● Brief
Out of the lines below, please list those that hold the string "flattened".

● Data to use
=== Section Start ===

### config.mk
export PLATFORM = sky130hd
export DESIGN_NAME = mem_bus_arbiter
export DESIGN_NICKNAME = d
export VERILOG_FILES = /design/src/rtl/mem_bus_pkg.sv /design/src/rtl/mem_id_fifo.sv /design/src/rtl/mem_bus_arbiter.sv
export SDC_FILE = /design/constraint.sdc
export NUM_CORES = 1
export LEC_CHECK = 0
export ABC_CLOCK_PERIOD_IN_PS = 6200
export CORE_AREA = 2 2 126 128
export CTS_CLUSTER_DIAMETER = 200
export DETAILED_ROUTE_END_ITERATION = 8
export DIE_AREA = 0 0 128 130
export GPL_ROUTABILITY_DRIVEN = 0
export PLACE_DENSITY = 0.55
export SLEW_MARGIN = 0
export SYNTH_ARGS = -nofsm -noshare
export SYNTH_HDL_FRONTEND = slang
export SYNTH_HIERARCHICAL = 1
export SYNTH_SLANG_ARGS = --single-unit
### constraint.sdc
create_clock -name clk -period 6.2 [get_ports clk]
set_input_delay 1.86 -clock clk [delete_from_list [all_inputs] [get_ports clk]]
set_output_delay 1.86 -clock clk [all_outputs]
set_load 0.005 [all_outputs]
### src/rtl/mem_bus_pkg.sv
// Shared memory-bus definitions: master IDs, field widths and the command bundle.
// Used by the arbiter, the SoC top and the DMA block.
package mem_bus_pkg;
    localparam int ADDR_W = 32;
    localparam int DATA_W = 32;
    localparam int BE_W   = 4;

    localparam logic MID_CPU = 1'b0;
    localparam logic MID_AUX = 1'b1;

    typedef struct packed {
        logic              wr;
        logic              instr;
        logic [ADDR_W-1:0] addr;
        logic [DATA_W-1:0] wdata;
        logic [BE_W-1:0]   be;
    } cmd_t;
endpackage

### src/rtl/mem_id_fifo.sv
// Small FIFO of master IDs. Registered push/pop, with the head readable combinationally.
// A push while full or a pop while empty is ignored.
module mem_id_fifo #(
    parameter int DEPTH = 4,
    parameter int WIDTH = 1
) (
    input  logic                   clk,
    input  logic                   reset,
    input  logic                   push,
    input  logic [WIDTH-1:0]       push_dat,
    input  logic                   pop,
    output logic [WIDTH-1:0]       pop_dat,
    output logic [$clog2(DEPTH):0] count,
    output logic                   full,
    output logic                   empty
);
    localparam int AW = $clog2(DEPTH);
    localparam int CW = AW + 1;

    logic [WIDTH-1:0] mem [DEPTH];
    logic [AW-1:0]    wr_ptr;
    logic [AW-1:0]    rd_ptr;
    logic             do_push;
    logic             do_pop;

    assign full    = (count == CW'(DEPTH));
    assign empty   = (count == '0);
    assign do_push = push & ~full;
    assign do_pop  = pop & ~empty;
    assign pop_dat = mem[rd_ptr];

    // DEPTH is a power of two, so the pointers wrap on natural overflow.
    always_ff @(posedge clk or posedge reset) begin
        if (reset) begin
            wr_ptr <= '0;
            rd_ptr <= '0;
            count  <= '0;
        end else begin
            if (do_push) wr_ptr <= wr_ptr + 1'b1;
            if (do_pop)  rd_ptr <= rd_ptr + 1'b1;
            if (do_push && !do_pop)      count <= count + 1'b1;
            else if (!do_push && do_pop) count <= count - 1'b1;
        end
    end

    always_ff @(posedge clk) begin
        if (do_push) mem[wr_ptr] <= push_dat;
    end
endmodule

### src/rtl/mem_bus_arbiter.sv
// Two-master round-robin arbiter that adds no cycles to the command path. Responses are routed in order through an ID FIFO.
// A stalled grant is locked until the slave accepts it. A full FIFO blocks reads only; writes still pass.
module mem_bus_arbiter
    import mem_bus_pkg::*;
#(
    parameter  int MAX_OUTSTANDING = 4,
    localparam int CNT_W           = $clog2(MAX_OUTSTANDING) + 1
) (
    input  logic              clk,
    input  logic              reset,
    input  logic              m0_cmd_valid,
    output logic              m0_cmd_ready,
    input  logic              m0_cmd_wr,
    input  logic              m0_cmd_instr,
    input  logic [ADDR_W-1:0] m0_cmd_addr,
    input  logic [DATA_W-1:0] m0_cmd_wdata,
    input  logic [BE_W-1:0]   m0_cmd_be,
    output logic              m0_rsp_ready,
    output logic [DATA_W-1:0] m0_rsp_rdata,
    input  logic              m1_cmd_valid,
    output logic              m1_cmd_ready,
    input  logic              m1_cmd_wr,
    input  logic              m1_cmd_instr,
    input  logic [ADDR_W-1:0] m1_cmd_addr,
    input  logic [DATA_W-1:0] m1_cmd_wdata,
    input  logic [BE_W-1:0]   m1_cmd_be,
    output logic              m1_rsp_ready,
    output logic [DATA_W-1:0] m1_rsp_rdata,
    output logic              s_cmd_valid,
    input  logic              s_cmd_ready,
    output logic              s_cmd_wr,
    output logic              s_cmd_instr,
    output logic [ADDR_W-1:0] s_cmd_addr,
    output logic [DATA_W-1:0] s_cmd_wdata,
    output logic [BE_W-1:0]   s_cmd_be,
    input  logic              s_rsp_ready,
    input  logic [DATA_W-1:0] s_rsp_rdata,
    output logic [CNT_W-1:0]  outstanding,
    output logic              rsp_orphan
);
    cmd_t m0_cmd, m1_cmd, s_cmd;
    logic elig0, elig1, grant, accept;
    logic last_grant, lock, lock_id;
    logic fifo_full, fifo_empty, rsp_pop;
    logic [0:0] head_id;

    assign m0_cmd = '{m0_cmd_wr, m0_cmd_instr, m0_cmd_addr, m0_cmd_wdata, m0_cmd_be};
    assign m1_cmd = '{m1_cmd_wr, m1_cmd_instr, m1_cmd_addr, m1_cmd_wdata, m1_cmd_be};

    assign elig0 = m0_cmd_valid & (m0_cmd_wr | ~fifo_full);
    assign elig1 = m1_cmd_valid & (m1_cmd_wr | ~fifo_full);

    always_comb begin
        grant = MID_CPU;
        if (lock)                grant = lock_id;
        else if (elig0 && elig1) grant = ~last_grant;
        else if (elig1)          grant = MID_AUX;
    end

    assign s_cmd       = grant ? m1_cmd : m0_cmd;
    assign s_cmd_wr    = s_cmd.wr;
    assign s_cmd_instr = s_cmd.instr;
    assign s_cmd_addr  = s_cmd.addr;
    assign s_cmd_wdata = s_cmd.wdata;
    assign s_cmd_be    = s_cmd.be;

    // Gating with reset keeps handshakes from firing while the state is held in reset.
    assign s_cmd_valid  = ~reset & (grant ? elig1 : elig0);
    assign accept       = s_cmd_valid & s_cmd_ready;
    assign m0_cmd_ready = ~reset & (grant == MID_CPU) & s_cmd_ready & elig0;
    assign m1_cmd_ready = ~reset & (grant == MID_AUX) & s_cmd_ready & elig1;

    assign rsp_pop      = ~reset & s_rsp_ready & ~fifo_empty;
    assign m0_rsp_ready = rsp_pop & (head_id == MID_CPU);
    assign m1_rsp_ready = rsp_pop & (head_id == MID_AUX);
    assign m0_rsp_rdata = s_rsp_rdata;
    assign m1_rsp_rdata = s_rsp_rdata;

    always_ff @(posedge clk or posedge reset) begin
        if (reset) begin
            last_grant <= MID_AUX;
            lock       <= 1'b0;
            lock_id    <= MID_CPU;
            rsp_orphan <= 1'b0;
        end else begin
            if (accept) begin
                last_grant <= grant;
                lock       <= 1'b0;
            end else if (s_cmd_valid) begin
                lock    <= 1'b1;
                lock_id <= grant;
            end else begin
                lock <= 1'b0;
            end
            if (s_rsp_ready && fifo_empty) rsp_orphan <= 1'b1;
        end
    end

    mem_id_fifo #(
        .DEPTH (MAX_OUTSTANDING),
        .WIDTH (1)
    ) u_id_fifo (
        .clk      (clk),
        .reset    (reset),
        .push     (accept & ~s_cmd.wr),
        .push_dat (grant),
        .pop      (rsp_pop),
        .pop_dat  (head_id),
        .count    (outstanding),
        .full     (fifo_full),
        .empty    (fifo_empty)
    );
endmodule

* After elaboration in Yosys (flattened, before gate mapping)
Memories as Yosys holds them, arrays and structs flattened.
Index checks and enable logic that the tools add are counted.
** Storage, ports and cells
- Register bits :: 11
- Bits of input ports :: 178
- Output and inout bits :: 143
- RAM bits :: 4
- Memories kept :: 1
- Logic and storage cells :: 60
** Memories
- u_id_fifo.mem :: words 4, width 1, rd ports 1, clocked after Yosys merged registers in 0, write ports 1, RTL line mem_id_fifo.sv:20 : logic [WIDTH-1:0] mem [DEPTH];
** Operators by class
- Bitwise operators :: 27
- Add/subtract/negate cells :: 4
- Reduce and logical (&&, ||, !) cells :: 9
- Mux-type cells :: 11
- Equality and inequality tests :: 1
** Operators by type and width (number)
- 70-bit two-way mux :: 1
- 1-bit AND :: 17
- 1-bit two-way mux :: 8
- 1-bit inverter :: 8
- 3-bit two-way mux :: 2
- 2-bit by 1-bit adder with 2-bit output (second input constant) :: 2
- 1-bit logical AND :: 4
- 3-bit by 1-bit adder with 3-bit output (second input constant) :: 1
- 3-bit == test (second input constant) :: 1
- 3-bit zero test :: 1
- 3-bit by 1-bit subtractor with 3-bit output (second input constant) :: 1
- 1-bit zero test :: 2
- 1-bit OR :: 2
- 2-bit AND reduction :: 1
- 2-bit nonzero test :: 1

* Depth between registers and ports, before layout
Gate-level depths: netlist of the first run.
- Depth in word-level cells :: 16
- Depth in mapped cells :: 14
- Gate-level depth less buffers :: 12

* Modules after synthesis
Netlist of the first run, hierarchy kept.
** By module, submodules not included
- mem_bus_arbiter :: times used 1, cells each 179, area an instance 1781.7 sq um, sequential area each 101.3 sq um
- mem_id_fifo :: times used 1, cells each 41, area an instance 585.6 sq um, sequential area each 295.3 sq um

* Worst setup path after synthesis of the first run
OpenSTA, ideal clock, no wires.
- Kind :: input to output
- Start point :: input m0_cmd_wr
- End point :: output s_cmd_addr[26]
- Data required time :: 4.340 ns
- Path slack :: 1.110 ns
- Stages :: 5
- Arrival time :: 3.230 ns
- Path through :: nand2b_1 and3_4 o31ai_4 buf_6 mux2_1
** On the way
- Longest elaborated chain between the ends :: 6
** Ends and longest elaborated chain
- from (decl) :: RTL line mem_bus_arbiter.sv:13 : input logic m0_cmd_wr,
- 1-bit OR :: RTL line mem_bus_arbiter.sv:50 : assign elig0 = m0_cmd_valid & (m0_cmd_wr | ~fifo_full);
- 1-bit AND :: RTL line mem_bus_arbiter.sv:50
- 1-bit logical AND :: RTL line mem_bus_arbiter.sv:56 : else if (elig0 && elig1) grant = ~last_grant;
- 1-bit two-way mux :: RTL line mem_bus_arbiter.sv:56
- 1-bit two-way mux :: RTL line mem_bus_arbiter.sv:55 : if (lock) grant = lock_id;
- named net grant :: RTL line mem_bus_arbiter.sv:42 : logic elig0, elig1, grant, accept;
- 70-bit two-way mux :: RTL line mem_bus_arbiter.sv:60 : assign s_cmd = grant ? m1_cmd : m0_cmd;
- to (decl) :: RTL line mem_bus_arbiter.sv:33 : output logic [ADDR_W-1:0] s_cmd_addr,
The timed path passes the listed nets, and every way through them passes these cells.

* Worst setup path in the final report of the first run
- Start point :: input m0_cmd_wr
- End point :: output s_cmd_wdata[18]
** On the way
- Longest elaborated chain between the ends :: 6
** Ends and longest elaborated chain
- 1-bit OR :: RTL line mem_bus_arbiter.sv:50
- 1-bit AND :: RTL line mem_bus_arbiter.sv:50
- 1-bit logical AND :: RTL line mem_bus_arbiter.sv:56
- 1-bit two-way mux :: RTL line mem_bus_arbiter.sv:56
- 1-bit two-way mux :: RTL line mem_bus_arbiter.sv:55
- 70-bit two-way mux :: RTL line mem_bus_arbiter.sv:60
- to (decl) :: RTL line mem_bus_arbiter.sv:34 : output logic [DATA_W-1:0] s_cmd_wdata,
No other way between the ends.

=== Section End ===
=== Section Start ===

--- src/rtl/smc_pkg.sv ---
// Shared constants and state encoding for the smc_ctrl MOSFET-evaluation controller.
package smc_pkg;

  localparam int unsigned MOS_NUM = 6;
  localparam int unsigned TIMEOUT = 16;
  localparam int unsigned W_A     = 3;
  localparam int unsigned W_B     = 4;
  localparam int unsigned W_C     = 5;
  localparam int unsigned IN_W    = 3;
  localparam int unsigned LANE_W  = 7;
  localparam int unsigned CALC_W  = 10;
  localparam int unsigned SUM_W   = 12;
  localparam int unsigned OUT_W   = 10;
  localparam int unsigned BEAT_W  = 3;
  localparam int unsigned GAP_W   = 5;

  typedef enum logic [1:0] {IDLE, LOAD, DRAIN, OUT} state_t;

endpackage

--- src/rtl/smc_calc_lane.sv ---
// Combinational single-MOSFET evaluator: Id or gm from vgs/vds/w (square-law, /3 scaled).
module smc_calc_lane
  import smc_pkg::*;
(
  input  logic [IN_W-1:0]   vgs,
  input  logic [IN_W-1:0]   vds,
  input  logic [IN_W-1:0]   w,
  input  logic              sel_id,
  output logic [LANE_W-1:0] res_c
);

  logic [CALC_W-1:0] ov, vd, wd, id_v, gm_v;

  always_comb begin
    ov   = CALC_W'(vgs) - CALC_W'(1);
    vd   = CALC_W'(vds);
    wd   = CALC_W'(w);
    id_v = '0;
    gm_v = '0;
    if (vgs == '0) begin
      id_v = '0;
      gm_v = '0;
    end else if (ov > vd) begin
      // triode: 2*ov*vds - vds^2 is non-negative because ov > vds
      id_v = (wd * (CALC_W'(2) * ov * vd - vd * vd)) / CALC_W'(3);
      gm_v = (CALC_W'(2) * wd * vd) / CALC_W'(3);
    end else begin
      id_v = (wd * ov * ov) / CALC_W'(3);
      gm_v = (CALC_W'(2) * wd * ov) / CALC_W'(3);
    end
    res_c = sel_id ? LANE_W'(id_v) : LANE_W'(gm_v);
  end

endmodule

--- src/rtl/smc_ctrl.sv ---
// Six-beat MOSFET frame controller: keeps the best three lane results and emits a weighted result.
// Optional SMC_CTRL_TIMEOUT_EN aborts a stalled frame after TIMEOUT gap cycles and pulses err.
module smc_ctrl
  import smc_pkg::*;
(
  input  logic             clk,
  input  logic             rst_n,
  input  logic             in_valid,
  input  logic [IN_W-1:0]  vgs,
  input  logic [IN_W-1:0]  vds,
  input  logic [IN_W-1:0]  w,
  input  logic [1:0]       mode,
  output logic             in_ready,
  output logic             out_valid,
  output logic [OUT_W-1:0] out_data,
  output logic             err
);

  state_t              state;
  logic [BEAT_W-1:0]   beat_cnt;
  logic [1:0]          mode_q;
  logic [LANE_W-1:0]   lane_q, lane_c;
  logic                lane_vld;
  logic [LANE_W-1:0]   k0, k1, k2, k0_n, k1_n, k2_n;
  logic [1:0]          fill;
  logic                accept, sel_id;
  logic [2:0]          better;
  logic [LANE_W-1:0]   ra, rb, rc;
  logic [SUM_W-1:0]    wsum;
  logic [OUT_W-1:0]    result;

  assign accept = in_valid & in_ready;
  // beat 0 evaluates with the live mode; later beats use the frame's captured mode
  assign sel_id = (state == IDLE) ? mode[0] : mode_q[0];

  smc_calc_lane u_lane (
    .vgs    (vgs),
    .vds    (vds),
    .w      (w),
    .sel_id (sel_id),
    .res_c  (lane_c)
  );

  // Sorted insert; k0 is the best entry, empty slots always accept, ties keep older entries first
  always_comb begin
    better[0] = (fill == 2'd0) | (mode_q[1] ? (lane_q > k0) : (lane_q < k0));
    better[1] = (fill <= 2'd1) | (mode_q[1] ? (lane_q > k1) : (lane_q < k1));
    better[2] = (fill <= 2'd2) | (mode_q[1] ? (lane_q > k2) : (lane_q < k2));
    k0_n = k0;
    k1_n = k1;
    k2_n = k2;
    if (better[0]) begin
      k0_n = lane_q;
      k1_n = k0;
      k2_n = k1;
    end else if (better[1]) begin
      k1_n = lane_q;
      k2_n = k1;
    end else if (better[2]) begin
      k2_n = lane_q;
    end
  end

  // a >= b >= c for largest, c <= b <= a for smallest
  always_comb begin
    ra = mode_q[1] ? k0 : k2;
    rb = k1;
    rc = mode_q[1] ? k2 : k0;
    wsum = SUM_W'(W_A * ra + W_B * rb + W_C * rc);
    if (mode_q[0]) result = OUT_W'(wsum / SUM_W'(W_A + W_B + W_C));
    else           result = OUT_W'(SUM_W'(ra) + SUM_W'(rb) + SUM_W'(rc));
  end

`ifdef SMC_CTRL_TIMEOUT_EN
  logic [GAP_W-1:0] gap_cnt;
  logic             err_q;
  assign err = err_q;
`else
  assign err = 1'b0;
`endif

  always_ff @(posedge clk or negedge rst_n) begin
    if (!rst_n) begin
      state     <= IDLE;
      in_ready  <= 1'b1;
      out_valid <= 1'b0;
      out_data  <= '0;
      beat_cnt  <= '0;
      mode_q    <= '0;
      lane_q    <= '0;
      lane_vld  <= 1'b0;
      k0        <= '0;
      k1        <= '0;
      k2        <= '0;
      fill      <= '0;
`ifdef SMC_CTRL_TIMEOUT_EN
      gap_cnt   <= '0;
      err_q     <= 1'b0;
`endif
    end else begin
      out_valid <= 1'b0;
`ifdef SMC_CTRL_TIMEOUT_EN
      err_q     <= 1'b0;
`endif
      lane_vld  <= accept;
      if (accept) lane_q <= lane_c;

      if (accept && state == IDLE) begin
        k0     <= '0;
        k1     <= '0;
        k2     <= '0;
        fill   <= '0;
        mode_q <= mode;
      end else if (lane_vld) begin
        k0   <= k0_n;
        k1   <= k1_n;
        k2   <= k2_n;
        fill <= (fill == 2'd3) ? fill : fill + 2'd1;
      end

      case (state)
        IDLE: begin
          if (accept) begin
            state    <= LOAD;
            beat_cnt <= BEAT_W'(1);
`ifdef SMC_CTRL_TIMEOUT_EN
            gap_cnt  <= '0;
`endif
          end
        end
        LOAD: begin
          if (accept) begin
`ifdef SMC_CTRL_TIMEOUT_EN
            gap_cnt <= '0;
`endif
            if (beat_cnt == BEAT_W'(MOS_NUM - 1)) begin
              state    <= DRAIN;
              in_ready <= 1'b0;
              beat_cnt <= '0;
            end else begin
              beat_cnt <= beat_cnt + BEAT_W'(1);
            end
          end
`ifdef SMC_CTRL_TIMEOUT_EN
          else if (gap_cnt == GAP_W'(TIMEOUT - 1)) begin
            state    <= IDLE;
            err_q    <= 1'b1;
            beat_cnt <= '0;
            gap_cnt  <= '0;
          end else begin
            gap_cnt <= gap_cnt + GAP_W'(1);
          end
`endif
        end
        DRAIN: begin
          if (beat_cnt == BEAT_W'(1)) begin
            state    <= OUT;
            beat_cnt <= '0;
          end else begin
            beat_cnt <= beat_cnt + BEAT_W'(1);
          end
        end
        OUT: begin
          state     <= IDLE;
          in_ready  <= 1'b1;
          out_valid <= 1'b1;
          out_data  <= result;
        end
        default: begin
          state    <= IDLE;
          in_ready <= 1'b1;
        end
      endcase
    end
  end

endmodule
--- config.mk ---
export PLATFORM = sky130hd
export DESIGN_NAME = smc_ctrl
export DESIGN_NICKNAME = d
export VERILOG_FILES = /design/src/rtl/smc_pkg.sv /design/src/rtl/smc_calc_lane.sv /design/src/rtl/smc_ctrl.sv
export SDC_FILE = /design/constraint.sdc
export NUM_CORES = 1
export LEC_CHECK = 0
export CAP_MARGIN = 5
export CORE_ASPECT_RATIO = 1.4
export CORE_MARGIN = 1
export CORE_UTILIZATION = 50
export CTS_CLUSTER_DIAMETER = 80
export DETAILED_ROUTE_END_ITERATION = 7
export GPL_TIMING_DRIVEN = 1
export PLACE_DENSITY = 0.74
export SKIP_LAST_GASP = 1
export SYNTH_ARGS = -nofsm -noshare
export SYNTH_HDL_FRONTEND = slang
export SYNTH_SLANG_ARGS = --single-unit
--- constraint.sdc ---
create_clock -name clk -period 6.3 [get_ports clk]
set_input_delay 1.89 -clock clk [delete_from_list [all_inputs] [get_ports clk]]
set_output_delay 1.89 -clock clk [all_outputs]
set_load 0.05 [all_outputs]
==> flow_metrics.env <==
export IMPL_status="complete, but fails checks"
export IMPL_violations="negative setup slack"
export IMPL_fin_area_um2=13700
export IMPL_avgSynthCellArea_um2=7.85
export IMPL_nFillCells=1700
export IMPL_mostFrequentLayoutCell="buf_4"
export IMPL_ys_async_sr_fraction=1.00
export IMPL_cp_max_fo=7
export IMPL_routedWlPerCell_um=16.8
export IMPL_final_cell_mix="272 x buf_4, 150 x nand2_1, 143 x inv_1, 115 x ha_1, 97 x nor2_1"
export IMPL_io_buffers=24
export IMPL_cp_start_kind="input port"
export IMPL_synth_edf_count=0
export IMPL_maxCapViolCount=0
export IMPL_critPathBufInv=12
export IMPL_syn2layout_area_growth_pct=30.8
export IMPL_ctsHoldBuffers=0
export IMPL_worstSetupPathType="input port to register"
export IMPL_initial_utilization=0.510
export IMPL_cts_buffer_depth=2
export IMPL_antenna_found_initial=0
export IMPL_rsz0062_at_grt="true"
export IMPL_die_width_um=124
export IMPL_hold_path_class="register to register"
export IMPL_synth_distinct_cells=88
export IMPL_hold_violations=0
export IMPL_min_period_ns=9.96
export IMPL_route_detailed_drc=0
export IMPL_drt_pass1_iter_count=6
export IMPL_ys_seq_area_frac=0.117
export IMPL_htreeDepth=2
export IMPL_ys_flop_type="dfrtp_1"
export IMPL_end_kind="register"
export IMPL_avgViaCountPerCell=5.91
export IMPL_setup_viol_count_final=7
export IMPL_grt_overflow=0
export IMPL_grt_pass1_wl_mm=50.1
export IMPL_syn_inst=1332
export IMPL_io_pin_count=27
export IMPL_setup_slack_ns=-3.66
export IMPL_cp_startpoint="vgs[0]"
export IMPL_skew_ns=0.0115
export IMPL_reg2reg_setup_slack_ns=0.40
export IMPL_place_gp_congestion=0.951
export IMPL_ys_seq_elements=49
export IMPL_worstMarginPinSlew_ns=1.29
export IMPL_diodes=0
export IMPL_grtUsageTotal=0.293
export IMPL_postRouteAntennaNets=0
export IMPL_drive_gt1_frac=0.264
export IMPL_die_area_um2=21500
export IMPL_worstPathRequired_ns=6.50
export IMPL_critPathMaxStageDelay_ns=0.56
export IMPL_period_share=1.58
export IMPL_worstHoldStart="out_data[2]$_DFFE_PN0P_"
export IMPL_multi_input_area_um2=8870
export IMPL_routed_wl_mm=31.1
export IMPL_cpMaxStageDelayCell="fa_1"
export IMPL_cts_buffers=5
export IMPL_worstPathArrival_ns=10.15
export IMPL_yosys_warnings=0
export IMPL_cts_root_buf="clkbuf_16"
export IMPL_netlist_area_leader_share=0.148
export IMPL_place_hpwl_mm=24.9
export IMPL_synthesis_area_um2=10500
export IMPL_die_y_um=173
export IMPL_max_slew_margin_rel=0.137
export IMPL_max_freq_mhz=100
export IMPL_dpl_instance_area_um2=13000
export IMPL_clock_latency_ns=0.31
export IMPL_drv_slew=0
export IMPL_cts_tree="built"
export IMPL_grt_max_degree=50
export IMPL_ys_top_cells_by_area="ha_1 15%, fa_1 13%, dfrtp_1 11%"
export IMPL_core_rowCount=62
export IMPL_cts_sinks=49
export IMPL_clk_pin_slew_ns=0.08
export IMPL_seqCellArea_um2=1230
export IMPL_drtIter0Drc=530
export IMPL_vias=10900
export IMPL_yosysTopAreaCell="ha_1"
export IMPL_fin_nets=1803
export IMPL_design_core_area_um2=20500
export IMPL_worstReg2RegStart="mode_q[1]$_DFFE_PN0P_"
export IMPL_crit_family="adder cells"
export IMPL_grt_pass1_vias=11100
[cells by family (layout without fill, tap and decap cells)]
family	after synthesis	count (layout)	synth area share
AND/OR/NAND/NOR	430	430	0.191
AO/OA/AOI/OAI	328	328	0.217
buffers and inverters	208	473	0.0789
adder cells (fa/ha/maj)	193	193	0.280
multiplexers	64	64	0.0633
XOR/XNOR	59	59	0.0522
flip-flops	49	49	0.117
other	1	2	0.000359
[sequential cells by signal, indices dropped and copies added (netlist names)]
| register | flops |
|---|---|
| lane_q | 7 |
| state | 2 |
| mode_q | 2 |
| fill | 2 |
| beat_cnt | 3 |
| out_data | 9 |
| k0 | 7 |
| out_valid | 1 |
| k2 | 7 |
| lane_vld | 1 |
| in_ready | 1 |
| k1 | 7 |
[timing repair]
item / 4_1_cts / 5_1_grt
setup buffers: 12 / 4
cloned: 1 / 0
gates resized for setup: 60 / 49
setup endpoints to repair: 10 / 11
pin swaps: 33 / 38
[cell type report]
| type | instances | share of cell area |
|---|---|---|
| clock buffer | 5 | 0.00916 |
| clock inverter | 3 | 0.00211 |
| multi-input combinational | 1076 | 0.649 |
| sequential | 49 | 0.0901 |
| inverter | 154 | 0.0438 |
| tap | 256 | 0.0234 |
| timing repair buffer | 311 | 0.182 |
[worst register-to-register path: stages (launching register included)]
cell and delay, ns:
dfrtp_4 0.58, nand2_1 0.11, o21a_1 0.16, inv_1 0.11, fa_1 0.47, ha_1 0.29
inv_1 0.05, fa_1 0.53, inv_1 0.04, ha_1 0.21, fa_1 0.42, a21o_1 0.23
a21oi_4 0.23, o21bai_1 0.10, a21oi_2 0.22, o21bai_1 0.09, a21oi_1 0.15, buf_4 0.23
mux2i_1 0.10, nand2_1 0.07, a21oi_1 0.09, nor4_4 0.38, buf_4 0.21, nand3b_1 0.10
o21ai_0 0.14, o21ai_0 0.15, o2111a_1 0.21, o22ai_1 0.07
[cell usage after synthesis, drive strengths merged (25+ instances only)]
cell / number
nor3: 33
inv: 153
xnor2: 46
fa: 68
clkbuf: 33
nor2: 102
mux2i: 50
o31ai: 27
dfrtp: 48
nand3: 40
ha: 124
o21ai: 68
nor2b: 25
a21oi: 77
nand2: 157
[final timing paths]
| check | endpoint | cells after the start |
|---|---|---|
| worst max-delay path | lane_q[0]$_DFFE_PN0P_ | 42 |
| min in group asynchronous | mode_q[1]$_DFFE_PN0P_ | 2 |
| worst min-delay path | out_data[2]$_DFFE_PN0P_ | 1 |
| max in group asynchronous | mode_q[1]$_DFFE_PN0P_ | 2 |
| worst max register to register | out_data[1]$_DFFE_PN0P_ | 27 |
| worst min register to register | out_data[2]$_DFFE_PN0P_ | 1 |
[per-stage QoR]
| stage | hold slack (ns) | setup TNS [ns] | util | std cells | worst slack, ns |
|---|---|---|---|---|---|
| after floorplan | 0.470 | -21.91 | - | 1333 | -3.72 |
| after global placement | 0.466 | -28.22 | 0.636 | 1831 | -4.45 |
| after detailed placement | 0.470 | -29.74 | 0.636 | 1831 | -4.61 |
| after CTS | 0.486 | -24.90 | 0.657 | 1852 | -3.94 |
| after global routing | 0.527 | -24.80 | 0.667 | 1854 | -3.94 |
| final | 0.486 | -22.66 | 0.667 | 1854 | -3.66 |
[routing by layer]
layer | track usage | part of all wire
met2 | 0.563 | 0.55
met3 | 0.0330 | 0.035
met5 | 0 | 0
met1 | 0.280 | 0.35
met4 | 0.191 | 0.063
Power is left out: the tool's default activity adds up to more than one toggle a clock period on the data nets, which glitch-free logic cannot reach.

=== Section End ===

● The completed task
* After elaboration in Yosys (flattened, before gate mapping)
Memories as Yosys holds them, arrays and structs flattened.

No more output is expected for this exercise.